__WHAT THE TASK ASKS__. Each line containing the string "netlist" should be copied out of the entries.
### INPUT FOR THIS TASK ###
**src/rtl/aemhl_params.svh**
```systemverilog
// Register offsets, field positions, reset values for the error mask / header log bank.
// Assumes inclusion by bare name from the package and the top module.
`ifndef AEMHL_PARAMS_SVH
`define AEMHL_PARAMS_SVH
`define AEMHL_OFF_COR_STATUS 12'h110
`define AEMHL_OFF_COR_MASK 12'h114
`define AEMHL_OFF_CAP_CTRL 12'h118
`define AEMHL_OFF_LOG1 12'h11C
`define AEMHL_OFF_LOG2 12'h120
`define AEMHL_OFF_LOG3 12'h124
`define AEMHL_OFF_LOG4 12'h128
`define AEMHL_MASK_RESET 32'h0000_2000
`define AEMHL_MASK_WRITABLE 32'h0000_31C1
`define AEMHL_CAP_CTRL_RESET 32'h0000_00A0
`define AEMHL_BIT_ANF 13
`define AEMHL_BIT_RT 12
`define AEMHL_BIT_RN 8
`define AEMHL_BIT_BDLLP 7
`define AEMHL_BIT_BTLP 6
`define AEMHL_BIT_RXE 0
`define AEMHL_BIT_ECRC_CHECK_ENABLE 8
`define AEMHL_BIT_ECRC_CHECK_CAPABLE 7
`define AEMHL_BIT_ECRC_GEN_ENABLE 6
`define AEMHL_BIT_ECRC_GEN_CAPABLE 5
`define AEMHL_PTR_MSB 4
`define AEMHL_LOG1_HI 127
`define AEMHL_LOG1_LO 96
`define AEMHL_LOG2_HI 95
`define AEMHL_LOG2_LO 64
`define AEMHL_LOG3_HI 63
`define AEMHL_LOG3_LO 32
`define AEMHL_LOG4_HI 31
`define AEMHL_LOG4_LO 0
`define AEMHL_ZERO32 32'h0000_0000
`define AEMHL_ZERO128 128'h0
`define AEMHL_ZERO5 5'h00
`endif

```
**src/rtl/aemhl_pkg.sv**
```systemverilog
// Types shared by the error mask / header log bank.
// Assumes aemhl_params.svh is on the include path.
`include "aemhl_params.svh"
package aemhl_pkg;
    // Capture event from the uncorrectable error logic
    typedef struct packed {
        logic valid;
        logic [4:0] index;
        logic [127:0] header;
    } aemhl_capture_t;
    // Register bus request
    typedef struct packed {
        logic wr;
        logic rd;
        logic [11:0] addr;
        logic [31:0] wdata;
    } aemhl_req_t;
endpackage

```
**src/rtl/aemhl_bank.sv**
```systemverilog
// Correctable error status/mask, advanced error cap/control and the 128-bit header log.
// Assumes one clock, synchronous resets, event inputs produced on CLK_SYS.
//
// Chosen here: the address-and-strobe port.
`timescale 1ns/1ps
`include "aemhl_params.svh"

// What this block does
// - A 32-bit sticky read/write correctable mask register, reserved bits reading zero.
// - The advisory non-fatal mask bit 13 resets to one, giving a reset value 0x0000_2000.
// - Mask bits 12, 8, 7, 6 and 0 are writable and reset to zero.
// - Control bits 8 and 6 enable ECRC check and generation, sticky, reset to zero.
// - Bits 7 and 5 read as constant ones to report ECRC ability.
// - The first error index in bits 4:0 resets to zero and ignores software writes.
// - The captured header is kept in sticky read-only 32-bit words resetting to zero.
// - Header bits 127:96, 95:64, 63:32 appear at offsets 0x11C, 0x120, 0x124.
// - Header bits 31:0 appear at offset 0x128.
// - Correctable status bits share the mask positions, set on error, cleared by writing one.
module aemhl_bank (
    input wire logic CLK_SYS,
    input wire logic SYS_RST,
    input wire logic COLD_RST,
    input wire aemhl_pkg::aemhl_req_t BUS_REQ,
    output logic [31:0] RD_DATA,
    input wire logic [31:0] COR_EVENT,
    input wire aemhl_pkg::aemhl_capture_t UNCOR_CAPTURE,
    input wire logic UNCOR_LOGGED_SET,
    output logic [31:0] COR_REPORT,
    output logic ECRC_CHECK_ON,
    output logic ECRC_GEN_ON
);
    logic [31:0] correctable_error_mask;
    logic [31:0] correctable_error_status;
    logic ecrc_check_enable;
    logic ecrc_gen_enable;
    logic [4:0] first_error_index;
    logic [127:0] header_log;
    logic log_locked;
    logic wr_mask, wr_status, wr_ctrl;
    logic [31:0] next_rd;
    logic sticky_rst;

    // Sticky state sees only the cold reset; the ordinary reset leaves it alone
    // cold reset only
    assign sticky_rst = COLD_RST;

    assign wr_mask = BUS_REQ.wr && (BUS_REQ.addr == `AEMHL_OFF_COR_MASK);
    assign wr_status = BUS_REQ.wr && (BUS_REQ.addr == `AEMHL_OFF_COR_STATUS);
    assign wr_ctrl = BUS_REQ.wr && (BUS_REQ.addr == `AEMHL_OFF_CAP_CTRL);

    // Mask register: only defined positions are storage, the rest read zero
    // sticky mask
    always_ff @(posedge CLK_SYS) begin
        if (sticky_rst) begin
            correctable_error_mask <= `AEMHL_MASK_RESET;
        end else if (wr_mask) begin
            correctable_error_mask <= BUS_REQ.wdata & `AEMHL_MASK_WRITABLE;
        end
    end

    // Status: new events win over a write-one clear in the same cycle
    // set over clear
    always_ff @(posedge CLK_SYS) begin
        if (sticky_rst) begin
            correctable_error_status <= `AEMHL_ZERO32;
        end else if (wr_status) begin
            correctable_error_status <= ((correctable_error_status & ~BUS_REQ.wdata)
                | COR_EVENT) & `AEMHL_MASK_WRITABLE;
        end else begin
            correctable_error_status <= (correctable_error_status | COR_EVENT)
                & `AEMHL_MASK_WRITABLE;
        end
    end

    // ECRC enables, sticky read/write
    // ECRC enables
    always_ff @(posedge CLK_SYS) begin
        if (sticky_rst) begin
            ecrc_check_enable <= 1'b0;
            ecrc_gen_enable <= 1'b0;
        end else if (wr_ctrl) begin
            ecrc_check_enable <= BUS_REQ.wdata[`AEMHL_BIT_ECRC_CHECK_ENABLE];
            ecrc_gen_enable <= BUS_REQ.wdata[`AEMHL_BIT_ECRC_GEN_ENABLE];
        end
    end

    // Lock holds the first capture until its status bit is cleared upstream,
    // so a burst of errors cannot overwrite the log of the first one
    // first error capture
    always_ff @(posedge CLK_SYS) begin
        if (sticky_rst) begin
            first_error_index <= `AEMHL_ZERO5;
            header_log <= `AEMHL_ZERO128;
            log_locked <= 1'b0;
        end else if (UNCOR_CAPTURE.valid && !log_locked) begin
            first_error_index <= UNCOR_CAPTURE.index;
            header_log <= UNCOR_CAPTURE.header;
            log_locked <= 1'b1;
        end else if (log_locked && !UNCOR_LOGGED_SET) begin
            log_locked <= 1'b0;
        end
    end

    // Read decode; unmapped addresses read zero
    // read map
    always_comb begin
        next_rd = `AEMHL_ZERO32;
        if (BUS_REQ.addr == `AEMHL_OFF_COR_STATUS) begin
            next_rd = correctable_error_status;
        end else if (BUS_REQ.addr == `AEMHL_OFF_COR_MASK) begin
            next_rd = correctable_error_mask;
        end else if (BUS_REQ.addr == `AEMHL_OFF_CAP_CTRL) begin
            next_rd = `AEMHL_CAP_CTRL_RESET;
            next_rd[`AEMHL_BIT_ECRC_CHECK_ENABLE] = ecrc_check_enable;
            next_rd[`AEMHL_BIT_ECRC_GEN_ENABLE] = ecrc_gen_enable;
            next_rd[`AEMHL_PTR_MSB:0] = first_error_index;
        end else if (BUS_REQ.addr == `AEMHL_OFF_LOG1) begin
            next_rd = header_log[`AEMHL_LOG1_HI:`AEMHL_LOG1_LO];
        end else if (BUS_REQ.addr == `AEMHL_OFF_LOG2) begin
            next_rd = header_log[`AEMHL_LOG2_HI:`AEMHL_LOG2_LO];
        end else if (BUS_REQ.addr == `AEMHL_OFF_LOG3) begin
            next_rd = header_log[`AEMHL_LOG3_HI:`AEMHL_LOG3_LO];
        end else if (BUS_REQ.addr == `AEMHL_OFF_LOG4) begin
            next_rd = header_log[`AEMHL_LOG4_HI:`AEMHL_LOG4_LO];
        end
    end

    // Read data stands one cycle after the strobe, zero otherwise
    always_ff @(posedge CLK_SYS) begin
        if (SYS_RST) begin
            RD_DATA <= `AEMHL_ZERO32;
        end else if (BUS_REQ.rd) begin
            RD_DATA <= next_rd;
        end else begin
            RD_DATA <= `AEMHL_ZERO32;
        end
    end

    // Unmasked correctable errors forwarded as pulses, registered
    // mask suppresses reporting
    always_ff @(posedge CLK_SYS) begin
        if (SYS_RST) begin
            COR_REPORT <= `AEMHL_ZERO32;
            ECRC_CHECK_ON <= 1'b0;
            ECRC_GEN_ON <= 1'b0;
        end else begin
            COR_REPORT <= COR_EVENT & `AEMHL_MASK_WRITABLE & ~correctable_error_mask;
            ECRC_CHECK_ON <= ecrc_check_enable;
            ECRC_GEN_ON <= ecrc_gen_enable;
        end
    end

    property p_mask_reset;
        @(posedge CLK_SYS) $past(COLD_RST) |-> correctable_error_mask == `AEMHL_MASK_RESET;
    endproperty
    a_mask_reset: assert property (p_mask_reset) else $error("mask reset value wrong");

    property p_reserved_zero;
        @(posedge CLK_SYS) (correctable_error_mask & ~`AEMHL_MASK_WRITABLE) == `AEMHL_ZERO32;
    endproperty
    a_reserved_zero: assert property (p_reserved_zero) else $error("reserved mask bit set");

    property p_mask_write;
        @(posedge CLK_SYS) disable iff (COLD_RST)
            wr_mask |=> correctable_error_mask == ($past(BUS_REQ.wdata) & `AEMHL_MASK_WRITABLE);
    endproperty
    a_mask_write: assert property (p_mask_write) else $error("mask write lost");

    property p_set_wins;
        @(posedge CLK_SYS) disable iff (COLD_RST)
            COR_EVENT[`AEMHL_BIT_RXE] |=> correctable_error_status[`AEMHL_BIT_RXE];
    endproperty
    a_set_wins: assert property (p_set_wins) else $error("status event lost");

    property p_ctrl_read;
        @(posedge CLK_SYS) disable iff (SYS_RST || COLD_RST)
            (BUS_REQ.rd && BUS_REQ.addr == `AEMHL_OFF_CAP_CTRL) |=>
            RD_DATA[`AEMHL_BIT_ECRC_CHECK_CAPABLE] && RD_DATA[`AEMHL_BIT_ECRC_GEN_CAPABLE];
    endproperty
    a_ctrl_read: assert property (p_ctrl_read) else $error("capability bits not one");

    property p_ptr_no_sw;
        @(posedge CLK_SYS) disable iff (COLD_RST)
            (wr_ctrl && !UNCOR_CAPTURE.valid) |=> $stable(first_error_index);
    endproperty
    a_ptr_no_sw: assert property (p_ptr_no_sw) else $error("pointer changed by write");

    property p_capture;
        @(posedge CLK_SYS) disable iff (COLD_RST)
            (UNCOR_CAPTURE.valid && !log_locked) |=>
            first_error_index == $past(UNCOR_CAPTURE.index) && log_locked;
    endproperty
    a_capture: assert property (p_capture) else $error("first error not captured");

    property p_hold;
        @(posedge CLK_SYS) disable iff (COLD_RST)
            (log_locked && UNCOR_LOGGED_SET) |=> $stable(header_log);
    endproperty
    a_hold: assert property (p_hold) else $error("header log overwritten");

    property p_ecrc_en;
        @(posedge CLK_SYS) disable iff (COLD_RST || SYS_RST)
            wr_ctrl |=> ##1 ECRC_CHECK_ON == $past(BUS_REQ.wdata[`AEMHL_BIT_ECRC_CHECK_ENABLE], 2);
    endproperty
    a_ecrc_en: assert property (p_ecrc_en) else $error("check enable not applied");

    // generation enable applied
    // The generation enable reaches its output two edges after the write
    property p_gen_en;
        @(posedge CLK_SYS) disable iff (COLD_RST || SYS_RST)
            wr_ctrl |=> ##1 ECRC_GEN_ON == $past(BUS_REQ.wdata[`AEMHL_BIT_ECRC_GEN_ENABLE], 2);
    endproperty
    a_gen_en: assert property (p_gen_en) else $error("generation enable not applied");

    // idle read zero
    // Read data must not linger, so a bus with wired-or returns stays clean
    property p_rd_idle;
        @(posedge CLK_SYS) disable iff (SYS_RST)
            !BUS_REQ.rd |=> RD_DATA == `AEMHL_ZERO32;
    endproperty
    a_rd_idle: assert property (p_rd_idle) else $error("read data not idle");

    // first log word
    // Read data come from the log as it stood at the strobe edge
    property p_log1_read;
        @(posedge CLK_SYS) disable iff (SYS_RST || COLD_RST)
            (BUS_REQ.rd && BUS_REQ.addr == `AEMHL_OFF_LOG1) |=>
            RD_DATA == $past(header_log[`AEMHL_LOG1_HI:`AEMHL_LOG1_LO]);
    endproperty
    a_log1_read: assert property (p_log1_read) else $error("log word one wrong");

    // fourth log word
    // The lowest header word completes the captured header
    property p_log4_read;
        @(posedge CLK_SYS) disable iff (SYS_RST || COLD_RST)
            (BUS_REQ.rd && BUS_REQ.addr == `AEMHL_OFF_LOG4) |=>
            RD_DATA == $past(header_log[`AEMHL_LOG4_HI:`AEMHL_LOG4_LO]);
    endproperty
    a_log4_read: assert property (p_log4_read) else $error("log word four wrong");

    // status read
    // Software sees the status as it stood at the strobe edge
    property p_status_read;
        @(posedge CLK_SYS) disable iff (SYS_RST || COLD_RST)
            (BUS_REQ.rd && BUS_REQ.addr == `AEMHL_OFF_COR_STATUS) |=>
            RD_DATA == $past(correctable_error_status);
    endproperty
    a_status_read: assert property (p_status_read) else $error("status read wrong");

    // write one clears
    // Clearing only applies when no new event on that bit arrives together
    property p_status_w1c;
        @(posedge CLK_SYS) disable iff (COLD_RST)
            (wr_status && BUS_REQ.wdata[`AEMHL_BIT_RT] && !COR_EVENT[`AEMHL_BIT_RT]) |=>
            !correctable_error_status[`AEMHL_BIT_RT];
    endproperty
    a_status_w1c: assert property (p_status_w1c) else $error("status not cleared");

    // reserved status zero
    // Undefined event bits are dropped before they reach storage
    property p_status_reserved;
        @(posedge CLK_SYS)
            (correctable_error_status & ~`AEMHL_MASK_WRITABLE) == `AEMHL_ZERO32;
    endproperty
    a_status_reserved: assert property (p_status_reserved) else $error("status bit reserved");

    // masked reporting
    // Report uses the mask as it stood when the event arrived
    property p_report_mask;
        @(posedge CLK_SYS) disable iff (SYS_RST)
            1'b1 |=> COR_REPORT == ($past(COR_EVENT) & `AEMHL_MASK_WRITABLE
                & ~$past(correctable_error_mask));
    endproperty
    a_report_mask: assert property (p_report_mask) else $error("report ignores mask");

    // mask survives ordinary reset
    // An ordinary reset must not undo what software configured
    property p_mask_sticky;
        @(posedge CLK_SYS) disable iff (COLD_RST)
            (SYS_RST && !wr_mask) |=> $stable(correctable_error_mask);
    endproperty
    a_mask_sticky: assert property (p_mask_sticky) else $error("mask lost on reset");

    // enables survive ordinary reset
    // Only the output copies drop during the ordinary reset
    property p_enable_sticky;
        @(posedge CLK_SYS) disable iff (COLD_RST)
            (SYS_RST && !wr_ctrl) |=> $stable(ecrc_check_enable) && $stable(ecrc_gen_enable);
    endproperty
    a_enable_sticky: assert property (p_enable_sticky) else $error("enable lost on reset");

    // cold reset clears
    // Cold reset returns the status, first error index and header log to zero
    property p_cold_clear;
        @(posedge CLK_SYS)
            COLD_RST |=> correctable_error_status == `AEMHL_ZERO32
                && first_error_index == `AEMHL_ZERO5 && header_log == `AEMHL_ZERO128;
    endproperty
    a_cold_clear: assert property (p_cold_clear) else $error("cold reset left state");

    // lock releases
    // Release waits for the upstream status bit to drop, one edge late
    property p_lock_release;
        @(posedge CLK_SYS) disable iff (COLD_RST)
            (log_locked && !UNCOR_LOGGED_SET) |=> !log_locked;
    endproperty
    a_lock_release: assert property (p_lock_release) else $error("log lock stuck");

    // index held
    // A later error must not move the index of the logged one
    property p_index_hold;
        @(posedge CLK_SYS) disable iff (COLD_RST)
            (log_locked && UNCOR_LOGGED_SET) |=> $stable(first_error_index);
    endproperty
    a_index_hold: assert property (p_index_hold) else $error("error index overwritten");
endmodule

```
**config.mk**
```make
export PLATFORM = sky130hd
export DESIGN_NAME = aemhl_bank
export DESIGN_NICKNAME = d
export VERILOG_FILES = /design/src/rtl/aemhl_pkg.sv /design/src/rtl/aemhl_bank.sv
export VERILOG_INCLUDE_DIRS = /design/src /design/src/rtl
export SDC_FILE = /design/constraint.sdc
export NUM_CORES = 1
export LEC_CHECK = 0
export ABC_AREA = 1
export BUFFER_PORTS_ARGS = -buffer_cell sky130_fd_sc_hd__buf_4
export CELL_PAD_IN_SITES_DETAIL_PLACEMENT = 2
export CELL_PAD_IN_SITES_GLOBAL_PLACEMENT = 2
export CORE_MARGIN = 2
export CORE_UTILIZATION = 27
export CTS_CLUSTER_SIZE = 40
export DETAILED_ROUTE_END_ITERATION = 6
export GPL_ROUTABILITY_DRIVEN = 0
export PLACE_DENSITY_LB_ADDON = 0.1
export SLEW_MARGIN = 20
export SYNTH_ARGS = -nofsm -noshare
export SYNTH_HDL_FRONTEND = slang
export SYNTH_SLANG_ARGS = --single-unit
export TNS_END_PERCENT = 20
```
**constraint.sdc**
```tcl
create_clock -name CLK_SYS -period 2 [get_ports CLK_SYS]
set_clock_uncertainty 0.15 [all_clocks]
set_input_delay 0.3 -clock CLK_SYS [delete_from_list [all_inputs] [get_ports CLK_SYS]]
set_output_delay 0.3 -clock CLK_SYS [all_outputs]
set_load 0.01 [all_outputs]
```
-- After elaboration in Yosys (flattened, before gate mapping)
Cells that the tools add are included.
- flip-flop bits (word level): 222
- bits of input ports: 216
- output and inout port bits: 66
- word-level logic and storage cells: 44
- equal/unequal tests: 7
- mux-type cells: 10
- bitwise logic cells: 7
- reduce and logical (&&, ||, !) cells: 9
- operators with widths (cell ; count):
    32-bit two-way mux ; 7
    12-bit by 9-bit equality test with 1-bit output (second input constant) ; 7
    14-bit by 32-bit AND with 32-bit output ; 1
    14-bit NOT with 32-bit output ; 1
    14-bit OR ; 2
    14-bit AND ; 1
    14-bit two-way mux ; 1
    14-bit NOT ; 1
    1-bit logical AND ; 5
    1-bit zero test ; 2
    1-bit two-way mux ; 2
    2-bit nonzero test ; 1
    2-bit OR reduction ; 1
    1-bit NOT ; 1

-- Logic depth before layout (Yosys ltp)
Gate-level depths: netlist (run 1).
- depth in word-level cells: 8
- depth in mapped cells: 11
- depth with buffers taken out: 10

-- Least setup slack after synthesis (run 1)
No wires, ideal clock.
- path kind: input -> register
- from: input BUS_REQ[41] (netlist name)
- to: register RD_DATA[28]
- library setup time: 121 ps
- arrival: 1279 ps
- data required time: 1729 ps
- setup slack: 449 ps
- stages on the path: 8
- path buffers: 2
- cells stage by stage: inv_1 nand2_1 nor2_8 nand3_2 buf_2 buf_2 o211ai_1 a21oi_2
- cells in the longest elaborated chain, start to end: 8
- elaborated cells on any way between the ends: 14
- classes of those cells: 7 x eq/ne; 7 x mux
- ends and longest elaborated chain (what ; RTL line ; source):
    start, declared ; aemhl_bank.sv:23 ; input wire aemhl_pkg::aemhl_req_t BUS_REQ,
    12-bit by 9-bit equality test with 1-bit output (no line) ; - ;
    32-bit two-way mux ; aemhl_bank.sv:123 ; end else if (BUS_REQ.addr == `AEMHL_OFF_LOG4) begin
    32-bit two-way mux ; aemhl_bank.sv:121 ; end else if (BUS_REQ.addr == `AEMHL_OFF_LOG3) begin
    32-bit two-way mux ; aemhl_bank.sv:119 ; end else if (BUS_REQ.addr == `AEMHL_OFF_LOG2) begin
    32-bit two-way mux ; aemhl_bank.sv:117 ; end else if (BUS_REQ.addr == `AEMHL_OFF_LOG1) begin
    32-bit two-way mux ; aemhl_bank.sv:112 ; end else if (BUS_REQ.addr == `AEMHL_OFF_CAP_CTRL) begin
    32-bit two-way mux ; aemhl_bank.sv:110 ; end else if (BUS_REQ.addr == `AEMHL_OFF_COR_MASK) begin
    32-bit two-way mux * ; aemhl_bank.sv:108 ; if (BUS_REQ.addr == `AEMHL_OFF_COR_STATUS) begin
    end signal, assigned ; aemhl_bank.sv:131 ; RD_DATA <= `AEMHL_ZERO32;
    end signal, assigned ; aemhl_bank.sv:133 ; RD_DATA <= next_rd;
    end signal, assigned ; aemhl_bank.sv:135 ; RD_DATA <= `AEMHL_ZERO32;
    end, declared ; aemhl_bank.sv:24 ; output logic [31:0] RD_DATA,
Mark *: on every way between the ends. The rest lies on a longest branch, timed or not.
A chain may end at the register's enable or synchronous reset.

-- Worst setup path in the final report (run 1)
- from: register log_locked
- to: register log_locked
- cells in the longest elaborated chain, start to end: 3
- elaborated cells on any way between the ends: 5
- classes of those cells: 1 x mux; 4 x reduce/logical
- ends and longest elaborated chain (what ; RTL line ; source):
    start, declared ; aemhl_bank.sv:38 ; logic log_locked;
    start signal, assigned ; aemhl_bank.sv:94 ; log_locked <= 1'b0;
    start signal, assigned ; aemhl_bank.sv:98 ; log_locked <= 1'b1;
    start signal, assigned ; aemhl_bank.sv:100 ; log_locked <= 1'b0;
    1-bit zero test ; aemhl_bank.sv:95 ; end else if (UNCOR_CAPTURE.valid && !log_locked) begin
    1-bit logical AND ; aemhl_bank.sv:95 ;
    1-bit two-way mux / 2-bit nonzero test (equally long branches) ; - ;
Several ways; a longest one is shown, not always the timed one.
###
__RESPONSE AREA__.
Gate-level depths: netlist (run 1).
- from: input BUS_REQ[41] (netlist name)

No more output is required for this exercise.